■ What to produce
Say how many lines of the data contain "class", and nothing more.

■ Task material
This is an optimization exercise on Yosys and OpenROAD, whose aim is small area, a short achievable clock period and few clock cycles per item, not a production implementation.
RTL that was checked went through simulation tests only; none was proved equivalent to the original.
Only the layout flow was run in run 1; the RTL was not checked for function there.
Power and IR drop assume default switching activity.

File: config.mk
export PLATFORM = sky130hd
export DESIGN_NAME = assembly_source_tokenizer_top
export DESIGN_NICKNAME = assembly_source_tokenizer_top
export VERILOG_FILES = /design/flow/design.v
export SDC_FILE = /design/flow/constraint.sdc
export NUM_CORES = 4
export LEC_CHECK = 0
export CAP_MARGIN = 20
export CORE_MARGIN = 2
export CORE_UTILIZATION = 45
export CTS_BUF_LIST = sky130_fd_sc_hd__clkbuf_8
export PLACE_DENSITY = 0.65
export SETUP_SLACK_MARGIN = 5
export SLEW_MARGIN = 20
File: constraint.sdc
create_clock -name core_clock -period 8.0 [get_ports {clk_i}]
set_input_delay 1.6000 -clock core_clock [delete_from_list [all_inputs] [get_ports {clk_i}]]
set_output_delay 1.6000 -clock core_clock [all_outputs]
set_load 0.01 [all_outputs]
File: design.v
package ast_pkg;
  localparam logic [3:0] C_IDLE    = 4'd0;
  localparam logic [3:0] C_SECT    = 4'd1;
  localparam logic [3:0] C_REG     = 4'd2;
  localparam logic [3:0] C_LABEL   = 4'd3;
  localparam logic [3:0] C_WORD    = 4'd4;
  localparam logic [3:0] C_NUM     = 4'd5;
  localparam logic [3:0] C_EQW     = 4'd6;
  localparam logic [3:0] C_DASHW   = 4'd7;
  localparam logic [3:0] C_COMMENT = 4'd8;
  localparam logic [4:0] R_CODE   = 5'd0;
  localparam logic [4:0] R_DATA   = 5'd1;
  localparam logic [4:0] R_REG    = 5'd2;
  localparam logic [4:0] R_LABEL  = 5'd3;
  localparam logic [4:0] R_EQ     = 5'd4;
  localparam logic [4:0] R_QMARK  = 5'd5;
  localparam logic [4:0] R_VAR    = 5'd6;
  localparam logic [4:0] R_NAME   = 5'd16;
  localparam logic [4:0] R_INT    = 5'd17;
  localparam logic [4:0] R_END    = 5'd18;    
  localparam logic [1:0] F_NONE    = 2'd0;
  localparam logic [1:0] F_SECTION = 2'd1;
  localparam logic [1:0] F_EQUALS  = 2'd2;
  localparam logic [1:0] F_DASH    = 2'd3;
  localparam logic [4:0] X_OTHER  = 5'b00000;
  localparam logic [4:0] X_NL     = 5'b00100;
  localparam logic [4:0] X_SP     = 5'b00101;
  localparam logic [4:0] X_QM     = 5'b00110;
  localparam logic [4:0] X_US     = 5'b00111;    
  localparam logic [4:0] X_EQ     = 5'b01000;
  localparam logic [4:0] X_HASH   = 5'b01001;
  localparam logic [4:0] X_COLON  = 5'b01010;
  localparam logic [4:0] X_DOLLAR = 5'b01011;
  localparam logic [4:0] X_DIGIT  = 5'b01100;
  localparam logic [4:0] X_DASH   = 5'b01101;
  localparam logic [4:0] X_DOT    = 5'b01110;
  localparam logic [4:0] X_LETTER = 5'b01111;    
  localparam logic [4:0] X_E      = 5'b10000;
  localparam logic [4:0] X_X      = 5'b10001;
  localparam logic [4:0] X_I      = 5'b10010;
  localparam logic [4:0] X_T      = 5'b10011;
  localparam logic [4:0] X_A      = 5'b10100;
  localparam logic [4:0] X_D      = 5'b10101;
  localparam logic [4:0] X_S      = 5'b10110;
  localparam logic [4:0] X_U      = 5'b10111;
  localparam logic [4:0] X_B      = 5'b11000;
  localparam logic [4:0] X_M      = 5'b11001;
  localparam logic [4:0] X_O      = 5'b11010;
  localparam logic [4:0] X_V      = 5'b11011;
  localparam logic [4:0] X_N      = 5'b11100;
  localparam logic [4:0] X_F      = 5'b11101;
  localparam logic [4:0] X_L      = 5'b11110;
  localparam logic [4:0] X_C      = 5'b11111;
  function automatic logic [4:0] char_code(input logic [7:0] c);
    logic lower, upper, digit, l16, other_letter;
    logic [4:0] v;
    v     = c[4:0];
    lower = (c[7:5] == 3'b011) && (v != 5'd0) && (v <= 5'd26);
    upper = (c[7:5] == 3'b010) && (v != 5'd0) && (v <= 5'd26);
    digit = (c[7:4] == 4'b0011) && (c[3:0] <= 4'd9);
    l16   = (v == 5'd1) || (v == 5'd2) || (v == 5'd3) || (v == 5'd4) || (v == 5'd5) ||
            (v == 5'd6) || (v == 5'd9) || (v == 5'd12) || (v == 5'd13) || (v == 5'd14) ||
            (v == 5'd15) || (v == 5'd19) || (v == 5'd20) || (v == 5'd21) || (v == 5'd22) ||
            (v == 5'd24);
    other_letter = upper || (lower && !l16);
    char_code = ({5{c == 8'h0a}} & X_NL) | ({5{c == 8'h20}} & X_SP) |
                ({5{c == "?"}} & X_QM) | ({5{c == "_"}} & X_US) |
                ({5{c == "="}} & X_EQ) | ({5{c == "#"}} & X_HASH) |
                ({5{c == ":"}} & X_COLON) | ({5{c == "$"}} & X_DOLLAR) |
                ({5{c == "-"}} & X_DASH) | ({5{c == "."}} & X_DOT) |
                ({5{digit}} & X_DIGIT) | ({5{other_letter}} & X_LETTER) |
                ({5{lower && l16}} & {1'b1, letter_low(v)});
  endfunction
  function automatic logic [3:0] letter_low(input logic [4:0] v);
    case (v)
      5'd5:    letter_low = X_E[3:0];
      5'd24:   letter_low = X_X[3:0];
      5'd9:    letter_low = X_I[3:0];
      5'd20:   letter_low = X_T[3:0];
      5'd1:    letter_low = X_A[3:0];
      5'd4:    letter_low = X_D[3:0];
      5'd19:   letter_low = X_S[3:0];
      5'd21:   letter_low = X_U[3:0];
      5'd2:    letter_low = X_B[3:0];
      5'd13:   letter_low = X_M[3:0];
      5'd15:   letter_low = X_O[3:0];
      5'd22:   letter_low = X_V[3:0];
      5'd14:   letter_low = X_N[3:0];
      5'd6:    letter_low = X_F[3:0];
      5'd12:   letter_low = X_L[3:0];
      default: letter_low = X_C[3:0];
    endcase
  endfunction
  function automatic logic is_alpha(input logic [4:0] x);
    is_alpha = x[4] || (x == X_LETTER);
  endfunction
  localparam logic [4:0] W_NAME = R_NAME;
  localparam logic [4:0] W_VAR  = R_VAR;
  localparam logic [4:0] W_EXIT = 5'd7;
  localparam logic [4:0] W_ADD  = 5'd8;
  localparam logic [4:0] W_SUB  = 5'd9;
  localparam logic [4:0] W_MOV  = 5'd10;
  localparam logic [4:0] W_ENUM = 5'd11;
  localparam logic [4:0] W_IF   = 5'd12;
  localparam logic [4:0] W_IN   = 5'd13;
  localparam logic [4:0] W_ELSE = 5'd14;
  localparam logic [4:0] W_END  = 5'd15;
  localparam logic [4:0] W_E    = 5'd0;
  localparam logic [4:0] W_EX   = 5'd1;
  localparam logic [4:0] W_EXI  = 5'd2;
  localparam logic [4:0] W_A    = 5'd3;
  localparam logic [4:0] W_AD   = 5'd4;
  localparam logic [4:0] W_S    = 5'd5;
  localparam logic [4:0] W_SU   = 5'd17;
  localparam logic [4:0] W_M    = 5'd18;
  localparam logic [4:0] W_MO   = 5'd19;
  localparam logic [4:0] W_EN   = 5'd20;
  localparam logic [4:0] W_ENU  = 5'd21;
  localparam logic [4:0] W_I    = 5'd22;
  localparam logic [4:0] W_EL   = 5'd23;
  localparam logic [4:0] W_ELS  = 5'd24;
  localparam logic [4:0] S_CODE = R_CODE;
  localparam logic [4:0] S_DATA = R_DATA;
  localparam logic [4:0] S_BAD  = 5'd2;
  localparam logic [4:0] S_H    = 5'd3;    
  localparam logic [4:0] S_C    = 5'd4;
  localparam logic [4:0] S_CO   = 5'd5;
  localparam logic [4:0] S_COD  = 5'd6;
  localparam logic [4:0] S_D    = 5'd7;
  localparam logic [4:0] S_DA   = 5'd8;
  localparam logic [4:0] S_DAT  = 5'd9;
  function automatic logic [4:0] word_first(input logic [4:0] c);
    case (c)
      X_DOT:   word_first = W_VAR;
      X_E:     word_first = W_E;
      X_A:     word_first = W_A;
      X_S:     word_first = W_S;
      X_M:     word_first = W_M;
      X_I:     word_first = W_I;
      default: word_first = W_NAME;
    endcase
  endfunction
  function automatic logic [4:0] word_next(input logic [4:0] n, input logic [4:0] c);
    word_next = W_NAME;
    case (n)
      W_VAR:  word_next = W_VAR;
      W_E:    if (c == X_X) word_next = W_EX; else if (c == X_N) word_next = W_EN;
              else if (c == X_L) word_next = W_EL;
      W_EX:   if (c == X_I) word_next = W_EXI;
      W_EXI:  if (c == X_T) word_next = W_EXIT;
      W_A:    if (c == X_D) word_next = W_AD;
      W_AD:   if (c == X_D) word_next = W_ADD;
      W_S:    if (c == X_U) word_next = W_SU;
      W_SU:   if (c == X_B) word_next = W_SUB;
      W_M:    if (c == X_O) word_next = W_MO;
      W_MO:   if (c == X_V) word_next = W_MOV;
      W_EN:   if (c == X_U) word_next = W_ENU; else if (c == X_D) word_next = W_END;
      W_ENU:  if (c == X_M) word_next = W_ENUM;
      W_I:    if (c == X_F) word_next = W_IF; else if (c == X_N) word_next = W_IN;
      W_EL:   if (c == X_S) word_next = W_ELS;
      W_ELS:  if (c == X_E) word_next = W_ELSE;
      default: word_next = W_NAME;
    endcase
  endfunction
  function automatic logic [4:0] sect_next(input logic [4:0] n, input logic [4:0] c);
    sect_next = S_BAD;
    case (n)
      S_H:   if (c == X_C) sect_next = S_C; else if (c == X_D) sect_next = S_D;
      S_C:   if (c == X_O) sect_next = S_CO;
      S_CO:  if (c == X_D) sect_next = S_COD;
      S_COD: if (c == X_E) sect_next = S_CODE;
      S_D:   if (c == X_A) sect_next = S_DA;
      S_DA:  if (c == X_T) sect_next = S_DAT;
      S_DAT: if (c == X_A) sect_next = S_DATA;
      default: sect_next = S_BAD;
    endcase
  endfunction
  function automatic logic [6:0] tok_code(input logic [3:0] m, input logic [4:0] n);
    case (m)
      C_SECT:  tok_code = ((n == S_CODE) || (n == S_DATA)) ? {n, F_NONE} : {R_END, F_SECTION};
      C_REG:   tok_code = {R_REG, F_NONE};
      C_LABEL: tok_code = {R_LABEL, F_NONE};
      C_WORD:  tok_code = ((n >= W_VAR) && (n <= W_NAME)) ? {n, F_NONE} : {R_NAME, F_NONE};
      C_NUM:   tok_code = {R_INT, F_NONE};
      C_EQW:   tok_code = {R_END, F_EQUALS};
      default: tok_code = {R_END, F_DASH};
    endcase
  endfunction
  function automatic logic [15:0] sat_inc16(input logic [15:0] v);
    sat_inc16 = (v == 16'hffff) ? v : v + 16'd1;
  endfunction
endpackage
module ast_in_buf (
  input  logic       clk_i,
  input  logic       rst_ni,
  input  logic       in_valid_i,
  output logic       in_ready_o,
  input  logic [8:0] in_data_i,
  output logic       hv_o,
  output logic [5:0] item_o,
  input  logic       cons_i
);
  logic [5:0] d0_q, d1_q, enc;
  logic       v0_q, v1_q;
  logic       take;
  assign enc = {ast_pkg::char_code(in_data_i[8:1]), in_data_i[0]};
  assign in_ready_o = !v1_q;
  assign take       = in_valid_i && !v1_q;
  assign hv_o       = v0_q;
  assign item_o     = d0_q;
  always_ff @(posedge clk_i or negedge rst_ni) begin
    if (!rst_ni) begin
      v0_q <= 1'b0;
      v1_q <= 1'b0;
    end else begin
      if (cons_i || !v0_q) v0_q <= v1_q || take;
      v1_q <= v1_q ? !cons_i : (take && v0_q && !cons_i);
    end
  end
  always_ff @(posedge clk_i) begin
    if (cons_i || !v0_q) d0_q <= v1_q ? d1_q : enc;
    if (!v1_q) d1_q <= enc;
  end
endmodule
module ast_lexer (
  input  logic        clk_i,
  input  logic        rst_ni,
  input  logic        hv_i,        
  input  logic [5:0]  item_i,      
  output logic        cons_o,      
  output logic        out_valid_o,
  input  logic        out_ready_i,
  output logic [71:0] out_data_o
);
  logic [3:0]  cls_q, cls_d;
  logic [4:0]  node_q, node_d;
  logic [1:0]  fault_q, fault_d;
  logic        halted_q, halted_d;
  logic        pend_q;
  logic        pl_q, pl_d;            
  logic [15:0] offset_q, col_q, col_base;
  logic [15:0] line_q, line_base;
  logic        nlp_q, nlp_d;          
  logic        rsp_q, rsp_d;          
  logic [15:0] start_q, start_d, len_q, len_set, ocol_q, ocol_d;
  logic        len_ld, len_grow, len_sat, take;
  logic        final_q, final_d;
  logic [4:0]  c;
  logic        last, nl;
  logic        sp_nl, alpha, digit, wbody, nbody, tstart, qm, sigil;
  logic        is_tok, body_ok, cons, newres, tload, upd;
  logic [15:0] offset_cur, col_cur;
  logic        sig_first;
  logic [3:0]  ocls;
  logic [4:0]  onode, gnode;
  logic [6:0]  ccode;
  assign c    = item_i[5:1];
  assign last = item_i[0];
  assign nl   = (c == ast_pkg::X_NL);
  assign sp_nl  = (c == ast_pkg::X_SP) || nl;
  assign alpha  = ast_pkg::is_alpha(c);
  assign digit  = (c == ast_pkg::X_DIGIT);
  assign wbody  = alpha || (c == ast_pkg::X_US) || (c == ast_pkg::X_DOT);
  assign nbody  = digit || (c == ast_pkg::X_DOT);
  assign qm     = (c == ast_pkg::X_QM);
  assign sigil  = (c == ast_pkg::X_DOLLAR) || (c == ast_pkg::X_COLON);
  assign tstart = c[4] || (c[4:3] == 2'b01);
  assign is_tok = (cls_q == ast_pkg::C_SECT) || (cls_q == ast_pkg::C_REG) ||
                  (cls_q == ast_pkg::C_LABEL) || (cls_q == ast_pkg::C_WORD) ||
                  (cls_q == ast_pkg::C_NUM);
  always_comb begin
    case (cls_q)
      ast_pkg::C_SECT, ast_pkg::C_REG, ast_pkg::C_LABEL: body_ok = !sp_nl;
      ast_pkg::C_WORD: body_ok = wbody;
      ast_pkg::C_NUM:  body_ok = nbody;
      default:         body_ok = 1'b0;
    endcase
  end
  assign offset_cur = rsp_q ? 16'd0 : offset_q;
  assign col_cur    = rsp_q ? 16'd1 : col_q;
  assign sig_first  = ((cls_q == ast_pkg::C_REG) || (cls_q == ast_pkg::C_LABEL)) && (len_q == '0);
  assign len_sat    = (&len_q[15:1]) && (len_q[0] ||
                       (cls_q == ast_pkg::C_REG) || (cls_q == ast_pkg::C_LABEL));
  always_comb begin
    onode = ast_pkg::word_first(c);
    if (c == ast_pkg::X_HASH) begin
      ocls  = ast_pkg::C_SECT;
      onode = ast_pkg::S_H;
    end else if (c == ast_pkg::X_DOLLAR) ocls = ast_pkg::C_REG;
    else if (c == ast_pkg::X_COLON) ocls = ast_pkg::C_LABEL;
    else if (c == ast_pkg::X_EQ) ocls = ast_pkg::C_EQW;
    else if (c == ast_pkg::X_DASH) ocls = ast_pkg::C_DASHW;
    else if (digit) ocls = ast_pkg::C_NUM;
    else ocls = ast_pkg::C_WORD;
  end
  assign gnode = (cls_q == ast_pkg::C_SECT) ? ast_pkg::sect_next(node_q, c)
                                            : ast_pkg::word_next(node_q, c);
  assign ccode = ast_pkg::tok_code(cls_q, node_q);
  always_comb begin
    cls_d    = cls_q;
    node_d   = node_q;
    fault_d  = fault_q;
    halted_d = halted_q;
    pl_d     = 1'b0;
    nlp_d    = nlp_q;
    rsp_d    = rsp_q;
    start_d  = start_q;
    len_ld   = 1'b0;
    len_set  = 16'd0;
    len_grow = 1'b0;
    ocol_d   = ocol_q;
    final_d  = final_q;
    cons     = 1'b0;
    newres   = 1'b0;
    tload    = 1'b0;
    if (sig_first) start_d = offset_q;
    if (pl_q) begin
      newres   = 1'b1;
      node_d   = ccode[6:2];
      fault_d  = ccode[1:0];
      final_d  = 1'b1;
      halted_d = (ccode[1:0] != ast_pkg::F_NONE);
      cls_d    = ast_pkg::C_IDLE;
    end else if (hv_i) begin
      if (halted_q) begin
        cons = 1'b1;
      end else if (is_tok) begin
        if (body_ok) begin
          cons   = 1'b1;
          len_grow = 1'b1;
          node_d = gnode;
          pl_d   = last;
        end else begin
          newres   = 1'b1;
          node_d   = ccode[6:2];
          fault_d  = ccode[1:0];
          halted_d = (ccode[1:0] != ast_pkg::F_NONE);
          cls_d    = ast_pkg::C_IDLE;
          cons     = halted_d || !(tstart || qm);
          final_d  = last && cons;
        end
      end else if (cls_q == ast_pkg::C_EQW) begin
        cons    = 1'b1;
        newres  = 1'b1;
        cls_d   = ast_pkg::C_IDLE;
        final_d = last;
        node_d  = (c == ast_pkg::X_EQ) ? ast_pkg::R_EQ : ast_pkg::R_END;
        if (c == ast_pkg::X_EQ) begin
          fault_d = ast_pkg::F_NONE;
          len_ld  = 1'b1;
          len_set = 16'd2;
        end else begin
          fault_d  = ast_pkg::F_EQUALS;
          halted_d = 1'b1;
        end
      end else if ((cls_q == ast_pkg::C_DASHW) && (c != ast_pkg::X_DASH)) begin
        cons     = 1'b1;
        newres   = 1'b1;
        cls_d    = ast_pkg::C_IDLE;
        final_d  = last;
        node_d   = ast_pkg::R_END;
        fault_d  = ast_pkg::F_DASH;
        halted_d = 1'b1;
      end else begin
        cons = 1'b1;
        if (cls_q == ast_pkg::C_DASHW) begin
          cls_d = ast_pkg::C_COMMENT;
        end else if (cls_q == ast_pkg::C_COMMENT) begin
          if (nl) cls_d = ast_pkg::C_IDLE;
        end else if (tstart) begin
          tload   = 1'b1;
          cls_d   = ocls;
          node_d  = onode;
          start_d = offset_cur;
          len_ld  = 1'b1;
          len_set = {15'd0, !sigil};
          ocol_d  = col_cur;
          pl_d    = last;
        end else if (qm) begin
          tload   = 1'b1;
          newres  = 1'b1;
          node_d  = ast_pkg::R_QMARK;
          fault_d = ast_pkg::F_NONE;
          start_d = offset_cur;
          len_ld  = 1'b1;
          len_set = 16'd1;
          ocol_d  = col_cur;
          final_d = last;
        end
        if (last && !newres && !pl_d) begin
          tload   = 1'b1;
          newres  = 1'b1;
          node_d  = ast_pkg::R_END;
          fault_d = ast_pkg::F_NONE;
          start_d = offset_cur;
          len_ld  = 1'b1;
          len_set = 16'd0;
          ocol_d  = col_cur;
          final_d = 1'b1;
        end
      end
      if (cons && !halted_q) begin
        nlp_d  = nl;
        rsp_d  = last;
        if (last && !pl_d) cls_d = ast_pkg::C_IDLE;
      end
    end
  end
  assign upd    = pl_q || (hv_i && (!pend_q || halted_q || out_ready_i));
  assign cons_o = upd && cons;
  always_ff @(posedge clk_i or negedge rst_ni) begin
    if (!rst_ni) begin
      cls_q    <= ast_pkg::C_IDLE;
      halted_q <= 1'b0;
      pend_q   <= 1'b0;
      pl_q     <= 1'b0;
      nlp_q    <= 1'b0;
      rsp_q    <= 1'b1;
    end else begin
      pend_q <= (upd && newres) || (pend_q && !out_ready_i);
      if (upd) begin
        cls_q    <= cls_d;
        halted_q <= halted_d;
        pl_q     <= pl_d;
        nlp_q    <= nlp_d;
        rsp_q    <= rsp_d;
      end
    end
  end
  always_ff @(posedge clk_i) begin
    if (upd) begin
      node_q  <= node_d;
      fault_q <= fault_d;
      start_q <= start_d;
      ocol_q  <= ocol_d;
      final_q <= final_d;
    end
  end
  assign take     = upd && cons && !halted_q;
  assign col_base = (rsp_q || (take && nl)) ? 16'd1 : col_q;
  assign line_base = (take && rsp_q) ? 16'd1 : line_q;
  always_ff @(posedge clk_i) begin
    offset_q <= offset_cur + {15'd0, take};
    col_q    <= col_base + {15'd0, take && !nl && (col_base != 16'hffff)};
    line_q   <= line_base + {15'd0, take && !rsp_q && nlp_q && (line_q != 16'hffff)};
    len_q    <= (upd && len_ld) ? len_set : len_q + {15'd0, upd && len_grow && !len_sat};
  end
  assign out_valid_o = pend_q;
  assign out_data_o  = {node_q, fault_q, start_q, len_q, line_q, ocol_q, final_q};
endmodule
module assembly_source_tokenizer_top (
  input  logic               clk_i,
  input  logic               rst_ni,
  input  logic               in_valid_i,
  output logic               in_ready_o,
  input  logic [8:0]         in_data_i,    
  output logic               out_valid_o,
  input  logic               out_ready_i,
  output logic [71:0]        out_data_o    
);
  logic       hv, cons;
  logic [5:0] item;
  ast_in_buf u_buf (
    .clk_i      (clk_i),
    .rst_ni     (rst_ni),
    .in_valid_i (in_valid_i),
    .in_ready_o (in_ready_o),
    .in_data_i  (in_data_i),
    .hv_o       (hv),
    .item_o     (item),
    .cons_i     (cons)
  );
  ast_lexer u_lexer (
    .clk_i       (clk_i),
    .rst_ni      (rst_ni),
    .hv_i        (hv),
    .item_i      (item),
    .cons_o      (cons),
    .out_valid_o (out_valid_o),
    .out_ready_i (out_ready_i),
    .out_data_o  (out_data_o)
  );
endmodule
File: flow/run.sh
#!/bin/bash
# ORFS layout as the standard flow, with single-strength port buffers.
set -euo pipefail
W=$(pwd)
export BUFFER_PORTS_ARGS="-buffer_cell sky130_fd_sc_hd__buf_1"
make -C "$FLOW_HOME" DESIGN_CONFIG="$FLOW_CONFIG" WORK_HOME="$W/orfs" CLKGATE_MAP_FILE= \
  SYNTH_SCRIPT="$W/synth_recipe.tcl" CAP_MARGIN=20 CORE_MARGIN=2 CORE_UTILIZATION=45 \
  PLACE_DENSITY=0.65 SLEW_MARGIN=20 SETUP_SLACK_MARGIN=5 finish > "$W/make.log" 2>&1
: # left out here: write the final layout as DEF
File: standard.sh
#!/bin/bash
# synth_recipe.tcl (not shown) runs the flow's synth.tcl, then flattens the netlist and writes it again
# the make line also repeats each setting of config.mk as NAME=value (left out here)
make -C /OpenROAD-flow-scripts/flow DESIGN_CONFIG=/design/flow/config.mk WORK_HOME=/design/flow/orfs CLKGATE_MAP_FILE= SYNTH_SCRIPT=/design/flow/synth_recipe.tcl "${@:-finish}"
==> metrics.csv, run 1 <==
metric,value,unit
start_kind,input pin,
dp_hpwl,13500,um
dp_slack,3.84,ns
startpoint,out_ready_i,
hp-class,reg2reg,
clock_path_buffers,2,
ctsHoldBuffers,0,
power.total,0.00237,W
gp_congestion,0.950,
drtAntennaViolNets,0,
clockRootBuffer,clkbuf_8,
grt_pass1_vias,6418,
antenna_found_initial,0,
drt_iter0_drc,616,
area_delta_synth_final,20.2,%
antennaDiodeCount,0,
yosysWarnings,2,
setup.worst_path.class,in2reg,
cts_buffers,17,
cts_tree,yes,
finalSetupViolCount,0,
reg2reg_depth,14,
drive_gt1_share,17.2,%
fp.dieH,134,um
synth_top_cell_area_share,18.4,%
rows,47,
multi_input_area,4610,um^2
via_per_inst,5.87,
coreArea,16600,um^2
max_slew_margin,49.5,%
synthArstFlopShare,8.66,%
p_leak,3.36,nW
grt_max_degree,44,
drv_slew,0,
syn_avg_cell_area,8.78,um^2
ios,87,
nFillCells,1552,
synth_seq_cells,127,
ff2ff_setup_slack,4.98,ns
setup_ws,4.82,ns
ys.flop_type,dfxtp_1,
clock-sinks,127,
cp_max_fo,6,
outcome,finished clean,
rr_endpoint,u_lexer.offset_q[12]$_DFF_P_,
power_density,258,nW/um^2
syn_area,7630,um^2
hold_viol_final,0,
syn-num-nets,899,
ir_worst_vdd,176,uV
drc,0,
mostFrequentLayoutCells,"nor2_1, buf_1, dfxtp_1, nand2_1, buf_4",
final_core_util,55.3,%
ys_types,81,
port_buffers,86,
fin_nets,1006,
final_common_cell,nor2_1,
path_clk_slew,0.09,ns
r2r_start,u_lexer.node_q[1]$_DFFE_PP_,
endpoint_kind,flip-flop,
seq_area,3070,um^2
grt_usage,22.4,%
final.setup.tns,0,ns
skew,0.0197,ns
min_period,3.18,ns
ys_seq_area_share,40.1,%
insertion_delay,0.46,ns
htreeDepth,4,
vias,7093,
tightest_slew,0.757,ns
critPathCapture,u_lexer.line_q[12]$_DFF_P_,
maxCapViolCount,0,
rsz0062_at_grt,yes,
die_x,134,um
synthTopCellsByArea,"dfxtp_1, edfxtp_1, nor2_1, xor2_1, dfrtp_1",
initial_core_util,46.0,%
fin_crit_sh,39.7,%
required,8.40,ns
grt_pass1_wl,32800,um
die_area,18000,um^2
wirelength,20500,um
synth-edff-count,46,
synth_area_leader_cell,dfxtp_1,
grt-ovfl-total,0,
fmax,315,MHz
postSynthCellCount,869,
drt_pass1_iterations,5,
cp_data_arrival_time,3.58,ns
wl_per_cell,17.0,um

■ Exercise result
2